Buck Showalter has opted to send starter Joe Saunders to the bump for the O’s, in the hopes that he can continue his solid form since joining the team. He’s got a 3.63 ERA in 44.2 innings since joining Baltimore, and with few other options available Showalter has decided to hand him the biggest start of the season, which could be a mistake. The Texas offense has feasted on left-handers all season long, going 29-18 when the opposition starts a lefty. Saunders may also want to light himself on fire rather than enter The Ballpark in Arlington, where he has a 9.68 career ERA and an 0-6 record.
The Rangers offense as a whole has hit .285/.347/446 against lefties this year, all of which are tops in the American League, and some of their individual player splits are even more severe. Ian Kinsler hit over .100 points higher against lefties this season (.350 vs. 226). Nelson Cruz got on base at an MVP level rate against lefties (.390), but against righties he was merely below average (.296). Josh Hamilton, a left-handed hitter, even hit lefties a bit better, although most of his power came against righties this year. The same goes for David Murphy as well. If all goes right for Texas, they could get into the Baltimore bullpen fairly early into the game.
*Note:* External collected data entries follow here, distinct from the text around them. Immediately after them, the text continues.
`config.mk`:
```
export PLATFORM = sky130hd
export DESIGN_NAME = cdapc_div
export DESIGN_NICKNAME = d
export VERILOG_FILES = /design/src/hdl/assert_macros.svh /design/src/hdl/cdapc_pkg.sv /design/src/hdl/cdapc_div.sv
export SDC_FILE = /design/constraint.sdc
export NUM_CORES = 1
export LEC_CHECK = 0
export BUFFER_PORTS_ARGS = -buffer_cell sky130_fd_sc_hd__buf_2
export CAP_MARGIN = 20
export CORE_ASPECT_RATIO = 0.75
export CORE_UTILIZATION = 50
export CTS_CLUSTER_SIZE = 10
export DETAILED_ROUTE_END_ITERATION = 6
export MAX_ROUTING_LAYER = met4
export PLACE_DENSITY = 0.79
export SLEW_MARGIN = 15
export SYNTH_ARGS = -nofsm -noshare
export SYNTH_HDL_FRONTEND = slang
export SYNTH_SLANG_ARGS = --single-unit
```
`constraint.sdc`:
```
create_clock -name clk -period 6.6 [get_ports clk]
set_clock_uncertainty 0.2 [all_clocks]
set_input_delay 0.66 -clock clk [delete_from_list [all_inputs] [get_ports clk]]
set_output_delay 0.66 -clock clk [all_outputs]
set_load 0.02 [all_outputs]
```
`src/hdl/assert_macros.svh`:
```
// Assertion macros shared by the page cache RTL.
// Both need a signal named clk in the including module; CDAPC_ASSERT also needs rst_n.
`ifndef ASSERT_MACROS_SVH
`define ASSERT_MACROS_SVH
`ifndef SYNTHESIS
`define CDAPC_ASSERT(lbl, prop) \
  lbl: assert property (@(posedge clk) disable iff (!rst_n) prop) \
    else $error("cdapc assertion failed");
`define CDAPC_ASSERT_ALWAYS(lbl, prop) \
  lbl: assert property (@(posedge clk) prop) \
    else $error("cdapc assertion failed");
`else
`define CDAPC_ASSERT(lbl, prop)
`define CDAPC_ASSERT_ALWAYS(lbl, prop)
`endif
`endif

```
`src/hdl/cdapc_pkg.sv`:
```
// Package for the clean/dirty adaptive page cache: sizes, entry layout,
// configuration register indexes and reset values. No dependencies.
package cdapc_pkg;
  localparam int MAX_ENTRIES = 64;
  localparam int PAGE_BITS   = 32;
  localparam int STAMP_W     = 32;
  localparam int IDX_W       = $clog2(MAX_ENTRIES);
  localparam int CNT_W       = $clog2(MAX_ENTRIES + 1);
  localparam int THR_W       = 6;
  localparam int LAT_W       = 16;
  localparam int CAP_W       = 7;
  localparam int CFG_W       = 16;
  localparam int CFG_IDX_W   = 2;
  localparam int PROD_W      = CNT_W + LAT_W;
  localparam int NUM_W       = PROD_W + 2;
  localparam int DIV_CNT_W   = $clog2(NUM_W + 1);

  localparam logic [CFG_IDX_W-1:0] CFG_CAPACITY  = 2'd0;
  localparam logic [CFG_IDX_W-1:0] CFG_INIT_THR  = 2'd1;
  localparam logic [CFG_IDX_W-1:0] CFG_READ_LAT  = 2'd2;
  localparam logic [CFG_IDX_W-1:0] CFG_WRITE_LAT = 2'd3;

  localparam logic [CAP_W-1:0] RST_CAPACITY  = 7'd64;
  localparam logic [THR_W-1:0] RST_INIT_THR  = 6'd32;
  localparam logic [LAT_W-1:0] RST_READ_LAT  = 16'd25;
  localparam logic [LAT_W-1:0] RST_WRITE_LAT = 16'd200;

  localparam logic CMD_READ = 1'b1;

  typedef struct packed {
    logic [PAGE_BITS-1:0] page;
    logic                 dirty;
    logic [STAMP_W-1:0]   stamp;
  } entry_t;
endpackage

```
`src/hdl/cdapc_div.sv`:
```
// Restoring divider, one quotient bit per cycle, for the threshold step.
// Uses cdapc_pkg for operand width.
module cdapc_div (
  input  logic                        clk,
  input  logic                        rst_n,
  input  logic                        start,
  input  logic [cdapc_pkg::NUM_W-1:0] num,
  input  logic [cdapc_pkg::NUM_W-1:0] den,
  output logic                        done,
  output logic [cdapc_pkg::NUM_W-1:0] quot
);
  localparam int NW = cdapc_pkg::NUM_W;
  localparam int CW = cdapc_pkg::DIV_CNT_W;

  logic [NW:0]   rem_r, rem_sh, rem_nxt;
  logic [NW-1:0] quo_r, den_r;
  logic [CW-1:0] cnt_r;
  logic          busy_r, done_r, ge;

  always_comb begin
    rem_sh  = {rem_r[NW-1:0], quo_r[NW-1]};
    ge      = rem_sh >= {1'b0, den_r};
    rem_nxt = ge ? (rem_sh - {1'b0, den_r}) : rem_sh;
  end

  always_ff @(posedge clk) begin
    if (!rst_n) begin
      busy_r <= 1'b0;
      done_r <= 1'b0;
      cnt_r  <= '0;
    end else begin
      done_r <= 1'b0;
      if (start) begin
        rem_r  <= '0;
        quo_r  <= num;
        den_r  <= den;
        cnt_r  <= '0;
        busy_r <= 1'b1;
      end else if (busy_r) begin
        rem_r <= rem_nxt;
        quo_r <= {quo_r[NW-2:0], ge};
        cnt_r <= cnt_r + 1'b1;
        if (cnt_r == CW'(NW - 1)) begin
          busy_r <= 1'b0;
          done_r <= 1'b1;
        end
      end
    end
  end

  assign done = done_r;
  assign quot = quo_r;
endmodule

```
After elaboration in Yosys (flattened, before gate mapping)
Index checks and enable logic that the tools add are counted.

Register bits after elaboration: 82. Input port bits: 53. Logic and storage cells: 25.

Bitwise operators: 2. $add $sub $neg: 2. Reductions and logical operators: 5. Order comparisons: 1. Muxes and demuxes: 8. Equality and inequality tests: 1.

Operators by type and width (number): $mux W25 (4); $ge A26 B25 Y1 (1); $sub A25 B25 Y25 (1); $add A5 B1 Y5 const B (1); $eq A5 B5 Y1 const B (1); $mux W1 (4); $reduce_and A2 Y1 (2); $reduce_or A3 Y1 (1); $not A1 Y1 (2); $reduce_bool A2 Y1 (1); $reduce_or A2 Y1 (1).

Longest topological paths before layout
Gate-level depths: netlist (run 1).

Depth after elaboration: 4. Gate-level depth with buffers: 13. Mapped depth without buffers: 11.

Worst setup path before layout (run 1)
OpenSTA, ideal clock, no wires.

Path kind: register to register. Start: register quo_r[24] (netlist: quot[24]). End: register quo_r[0] (netlist: quot[0]) (data pin). Setup slack: 3562 ps. Library setup time: 260 ps. Clock period less this slack: 3038 ps. Required time: 6140 ps. Path buffers: 1. Arrival: 2578 ps. Cell stages (with the launch flop): 12. Cell sequence: edfxtp_1 > inv_1 > ha_1 > inv_1 > fa_1 > a21o_1 > a211o_1 > o21ai_2 > o21ba_2 > a31oi_4 > buf_2 > mux2_2.

Word-level cells in the longest chain between the ends: 3.

Ends and longest elaborated chain: start, declared (line cdapc_div.sv:16) `logic [NW-1:0] quo_r, den_r;`; start signal, assigned (line cdapc_div.sv:35) `quo_r <= num;`; start signal, assigned (line cdapc_div.sv:41) `quo_r <= {quo_r[NW-2:0], ge};`; $ge A26 B25 Y1 (line cdapc_div.sv:22) `ge = rem_sh >= {1'b0, den_r};`; $mux W25 (line cdapc_div.sv:39) `end else if (busy_r) begin`; $mux W25 (line cdapc_div.sv:33) `if (start) begin`.

Every way passes these cells. The select of a mux whose other input is x is not followed. A chain may end at the register's enable or synchronous reset.

Worst setup path in the final report (run 1)
Start: register quo_r[24] (netlist: quot[24]). End: register rem_r[22] (data pin).

Word-level cells in the longest chain between the ends: 3. Elaborated cells on any way between the ends: 4.

Ends and longest elaborated chain: $sub A25 B25 Y25 / $ge A26 B25 Y1 (equally long branches) (line cdapc_div.sv:23, cdapc_div.sv:22); $mux W25 * (line cdapc_div.sv:23) `rem_nxt = ge ? (rem_sh - {1'b0, den_r}) : rem_sh;`; $mux W25 * (line cdapc_div.sv:39); end signal, assigned (line cdapc_div.sv:40) `rem_r <= rem_nxt;`; end, declared (line cdapc_div.sv:15) `logic [NW:0] rem_r, rem_sh, rem_nxt;`.

Every way passes the cells marked *; elsewhere a longest branch is shown, timed or not. The select of a mux whose other input is x is not followed.

==> flow_summary.toml, run 1 <==
[outcome]
outcome = "complete, no violations"

[clock_tree]
ctsHoldBuffers = 0
cts_root_buf = "clkbuf_16"
cts_tree = "yes"
numCtsBuffers = 9
clock_sinks = 82
cts_setup_buffers = 0
clock_latency_ns = 0.34
cts_buffer_depth = 2
cts_resized = 0
htreeDepth = 3
clk_pin_slew_ns = 0.07

[timing]
fin_hold_ws_ns = 0.290
worst_pin_slew_ns = 0.927
max_freq_mhz = 291
drv_slew = 0
final-setup-viol-count = 0
finalCritPeriodShare_pct = 52.0
finalHoldViolCount = 0
fin_setup_tns_ns = 0
rsz0062_at_grt = "no"
timing.final.crit_period_ns = 3.43
slew_headroom_pct = 36.6

[yosys]
synth_commonest_cells = "edfxtp_1 (75), inv_1 (45), nor2_1 (34)"
syn_inst = 455
yosys_warnings = 0
synth.avg_cell_area_um2 = 10.9
synth_seq_cells = 82
ys_seq_area_share_pct = 48.3
synth_top_area_cell = "edfxtp_1"
synth_edf_count = 75
ys_types = 66
synthTopCellsByArea = "edfxtp_1 (45%), ha_1 (6.8%), mux2_2 (5.9%)"
synth_top_cell_area_share_pct = 45.4
ys.flop_type = "edfxtp_1"
netlist_area_mm2 = 0.00496
yosysMostFrequentCell = "edfxtp_1"
async_flop_share_pct = 0
syn-num-nets = 536

[worst_setup_path]
path_max_fanout = 21
rrSetupSlack_ns = 3.17
end_kind = "register"
reg2reg_to = "rem_r[22]"
crit_type = "reg -> reg"
reg2reg_depth = 12
required_ns = 6.48
cp-start-kind = "register"
r2r-start = "quot[24]"
crit_arrival_ns = 3.31

[cells_and_area]
final_net_count = 609
area_delta_synth_final_pct = 16.8
final_area_mm2 = 0.00579
nFillCells = 800
drive_gt1_share_pct = 27.0
diodes = 0

[floorplan]
chipHeight_um = 88.2
num_rows = 31
dieWidth_um = 117
start_util_pct = 51.3
dieArea_mm2 = 0.0103
ios = 79
coreArea_mm2 = 0.00966

[power]
combinationalPowerShare_pct = 27.3
ir_worst_vdd_mv = 0.185
clock_power_share_pct = 32.3
switching_share_pct = 30.8
p_seq_share_pct = 40.4
p_int_mw = 1.10
p_per_area_mw_per_mm2 = 274
p_switching_mw = 0.489
p_leak_nw = 2.41

[detailed_routing]
num_vias = 3800
routed_wl_um = 10800
final_antenna_net_count = 0
wl_per_cell_um = 16.3
drtIter0Drc = 242
dr.pass1.iters = 4
drc = 0
vias_per_cell = 5.71

[placed_design]
placed_area_mm2 = 0.00544
port-buffer-count = 78
place_hpwl_um = 7590
routabilityCongestion = 0.904

[worst_hold_path]
worstHoldPathType = "in -> reg"
min_from = "den[13]"
holdPathStages = 1
min_delay_worst_endpoint = "den_r[13]"

[global_routing]
overflow = 0
grt_first_pass_wirelength_um = 17500
antenna_found_initial = 0
first_global_vias = 3640
grt_max_degree = 50
grtUsageTotal_pct = 23.5

[run]
cap_violations = 0
[sequential cells by signal (all words and copies together), names as in the netlist]
signal  count
rem_r      25
cnt_r       5
den_r      25
busy_r      1
done        1
quot       25
[layer usage]
layer / vias up / GRT usage (%) / wire length [um]
met3: 13 / 6.03 / 734
met1: 1837 / 31.6 / 5250
met4: 0 / 7.83 / 148
met5: - / - / 0
met2: 124 / 34.9 / 4700
li1: 1826 / - / -
[power by group through the flow]
| stage | Combinational [mW] | Clock, mW | Sequential (mW) |
|---|---|---|---|
| 2_1_floorplan | 0.320 | 0 | 0.659 |
| 3_3_place_gp | 0.411 | 0 | 0.651 |
| 3_5_place_dp | 0.423 | 0 | 0.652 |
| 4_1_cts | 0.428 | 0.520 | 0.642 |
| 5_1_grt | 0.477 | 0.541 | 0.646 |
| 6_report | 0.434 | 0.513 | 0.641 |
[stage by stage]
stage                     power (mW)  util (%)  setup slack, ns  instances
final                           1.59      59.9             3.17        665
after global routing            1.66      59.9             2.97        665
after CTS                       1.59      59.4             3.14        663
after detailed placement        1.07      56.3             3.20        647
after global placement          1.06      56.1             3.26        646
after floorplan                0.980         -             3.56        455
[worst max-delay path by stage]
stage / from / endpoint / slack [ns] / depth (start not counted)
5_1_grt: rem_r[11] / rem_r[7] / 2.97 / 9
2_1_floorplan: quot[24] / quot[0] / 3.56 / 11
4_1_cts: rem_r[10] / rem_r[7] / 3.14 / 9
3_3_place_gp: quot[24] / rem_r[21] / 3.26 / 12
6_report: quot[24] / rem_r[22] / 3.17 / 12
3_5_place_dp: rem_r[7] / rem_r[7] / 3.20 / 9
[kinds of logic after synthesis]
family / after synthesis / share of synthesized area, %
xor+xnor: 20 / 3.53
fa+ha+maj: 28 / 7.22
simple gates: 118 / 11.9
mux: 39 / 8.53
buf+inv: 65 / 5.50
flops: 82 / 48.3
compound gates: 103 / 15.1
[cell type report]
class | instances | area (um2) | area share (%)
Inverter | 45 | 169 | 2.92
Multi-Input combinational cell | 308 | 2290 | 39.6
Sequential cell | 82 | 2390 | 41.3
Clock inverter | 6 | 73.8 | 1.28
Tap cell | 132 | 165 | 2.85
Clock buffer | 10 | 229 | 3.96
Timing Repair Buffer | 82 | 465 | 8.04
[cells in the final DEF (no fill, tap or decap), types with 9 or more instances in the layout]
cell,synthesis,layout
nand4_1,9,9
buf_2,6,78
ha_1,27,27
mux2i_1,13,13
xor2_1,9,9
a21oi_1,27,27
edfxtp_1,75,75
nand3_1,20,20
inv_1,45,45
xnor2_1,11,11
nand2_1,22,22
nor2_1,34,34
clkbuf_16,0,9
mux2_2,26,26
o21ai_0,17,17
[worst max-delay path: stages (launching register included)]
cell and delay, ns:
edfxtp_1 0.41, inv_1 0.08, ha_1 0.16, inv_1 0.05, fa_1 0.40, a21o_1 0.25
a211o_1 0.30, o21ai_2 0.20, o21ba_2 0.23, a31oi_4 0.27, buf_4 0.34, o21ai_0 0.21
a21oi_1 0.06
Note: power is estimated with default switching activity, not from simulation.
==> run 2, diff against run 1 <==
Clock period 6.6 ns to 3.3 ns, I/O delays scaled along.
==> run 2 against run 1 <==
Effect of this change:
- sequential share of layout area decreased by 1.6 points
- die area unchanged
- design area is 4.1% higher
- worst hold slack worse by 0.21 ns
- first-iteration DRC count up 2.1%
- register-to-register slack worse by 3.0 ns
- critical path depth shrank 1
- cell count is 4.1% higher
- via count grew 1.3%
- setup slack worse by 3.0 ns
- core utilization increased by 2.4 points
- non-clock buffer count is 27 higher
- largest cell class unchanged
==> flow_summary.toml, run 2 (same netlist as run 1, synthesis figures left out) <==
[cells_and_area]
final_common_cell = "buf_2"
diodes = 0
drive_gt1_share_pct = 26.3
seqCellArea_mm2 = 0.00239
final_cell_mix = "buf_2 (78), edfxtp_1 (75), inv_1 (45)"
area_delta_synth_final_pct = 21.5
final_net_count = 636
nFillCells = 777
final_area_mm2 = 0.00602
multi_input_area_mm2 = 0.00232

[timing]
finalCritPeriodShare_pct = 95.9
final-setup-viol-count = 0
max_freq_mhz = 316
finalHoldViolCount = 0
drv_slew = 0
timing.final.crit_period_ns = 3.16
worst_pin_slew_ns = 0.704
slew_headroom_pct = 53.0

[detailed_routing]
routed_wl_um = 10800
drtIter0Drc = 247
drc = 0
final_antenna_net_count = 0
num_vias = 3851
dr.pass1.iters = 4
vias_per_cell = 5.57
wl_per_cell_um = 15.6

[worst_setup_path]
slowest_delay_ns = 0.41
cpMostUsedCell = "inv_1"
required_ns = 3.19
crit_type = "reg -> reg"
path_max_fanout = 15
r2r-start = "quot[24]"
startpoint = "quot[24]"
end_kind = "register"
critPathSlowestCell = "edfxtp_1"
cp_cell_sequence = "inv_1, ha_1, inv_1, fa_1, a21o_1, a211o_1, o21ai_2, o21ba_4, a31oi_4, buf_4, mux2_2"
crit_arrival_ns = 3.06
cp-start-kind = "register"

[outcome]
outcome = "complete, no violations"

[global_routing]
grt_max_degree = 29
use_met2_pct = 32.7
antenna_found_initial = 0
overflow = 0
first_global_vias = 3594
grtUsageTotal_pct = 22.6
grt_first_pass_wirelength_um = 17200
use_met1_pct = 31.7
grt-busiest-layer = "met2"
grtUsageMet3_pct = 5.68

[floorplan]
dieWidth_um = 117
chipHeight_um = 88.2
num_rows = 31
ios = 79
coreArea_mm2 = 0.00966
start_util_pct = 51.3
dieArea_mm2 = 0.0103

[placed_design]
place_hpwl_um = 7730
placed_area_mm2 = 0.00547
routabilityCongestion = 0.927
port-buffer-count = 78

[worst_hold_path]
min_from = "num[19]"
worstHoldPathType = "in -> reg"

[clock_tree]
clock_latency_ns = 0.35
cts_tree = "yes"
cts_root_buf = "clkbuf_16"
htreeDepth = 3
clock_sinks = 82
numCtsBuffers = 9
cts_setup_buffers = 0
clk_pin_slew_ns = 0.07
cts_buffer_depth = 2

[power]
p_leak_nw = 2.50
p_per_area_mw_per_mm2 = 521
ir_worst_vdd_mv = 0.366
p_total_mw = 3.14

[run]
cap_violations = 0
==> run 2: cell count changes in the layout (fill, tap and decap cells not counted), sizes merged <==
cell,delta
dlygate4sd3,+25
clkinvlp,+3
buf,+2
clkinv,-3
bufinv,-1
inv,+1
==> run 2: final timing paths <==
check	to	slack, ns	cells past startpoint
min reg2reg	cnt_r[4]	0.32	2
max	quot[0]	0.14	11
max reg2reg	quot[0]	0.14	11
min	quot[19]	0.08	2
==> run 2: stage by stage <==
step	hold WS (ns)	setup TNS [ns]	std cells	setup slack (ns)	utilization, %
after global placement	0.292	0	651	0.231	56.6
after global routing	0.0730	-0.00222	692	-0.00222	62.4
after detailed placement	0.302	0	651	0.125	56.6
final	0.0805	0	692	0.136	62.4
after floorplan	0.229	0	455	0.262	-
after CTS	0.0740	0	692	0.0963	62.1
==> run 2: area by class of cell <==
class	instances	share of cell area, %
sequential	82	39.7
multi-input combinational	308	38.5
clock buffer	10	3.80
clock inverter	6	0.810
inverter	45	2.80
tap	132	2.74
timing repair buffer	109	11.7
==> run 2: report_power, final <==
group,switching [mW],internal (mW)
Clock,0.440,0.518
Sequential,0.0405,1.24
Combinational,0.514,0.385
Total,0.994,2.15
==> run 2: timing repair <==
| item | in CTS | in global routing |
|---|---|---|
| hold buffers | 25 | 0 |
| setup endpoints to repair | 0 | 14 |
| hold endpoints to repair | 25 | 0 |
| gates resized for setup | 0 | 4 |
==> run 2: critical path: cells and delay by family (launching register included) <==
family	cells	cell delay, ns
flip-flops	1	0.41
adder cells (fa/ha/maj)	2	0.58
multiplexers	1	0.28
buffers and inverters	3	0.36
AO/OA/AOI/OAI	5	1.10
==> run 2: routing by layer <==
layer | vias up | share of wire [%] | routed length (um)
met2 | 132 | 43 | 4620
li1 | 1873 | - | -
met3 | 9 | 6.6 | 711
met1 | 1837 | 50 | 5340
met4 | 0 | 0.93 | 100
met5 | - | 0 | 0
Luckily for the O’s, should Saunders struggle, they happen to have one of the top bullpens in all of baseball. They threw more innings than any team in the postseason and their all-time best 29-9 one-run record is a testament to how well they’ve pitched in big game situations. Jim Johnson has been lights out, and Darren O’Day is holding hitters to a .203 batting average. The Texas offense is going to need to get to Saunders early, lest they be forced to match wits with Buck Showalter and his bullpen brigade.
So basically what it all comes down to is whether or not you believe that momentum truly matters in baseball. The Rangers have the top offense in the entire league, the far superior pitcher taking the bump, and all the playoff experience a team could want. The only logical reason to pick against them is if you truly believe in the Baltimore magic. It’s obvious they have found some sort of formula or loophole or bullpen arrangement or something that has allowed them to outplay their expected record all year and allowed them to enter the playoffs. If you put a gun to my head and asked me, I’d say talent wins out and pick Texas, but you never know, anything can happen on the flip of a coin.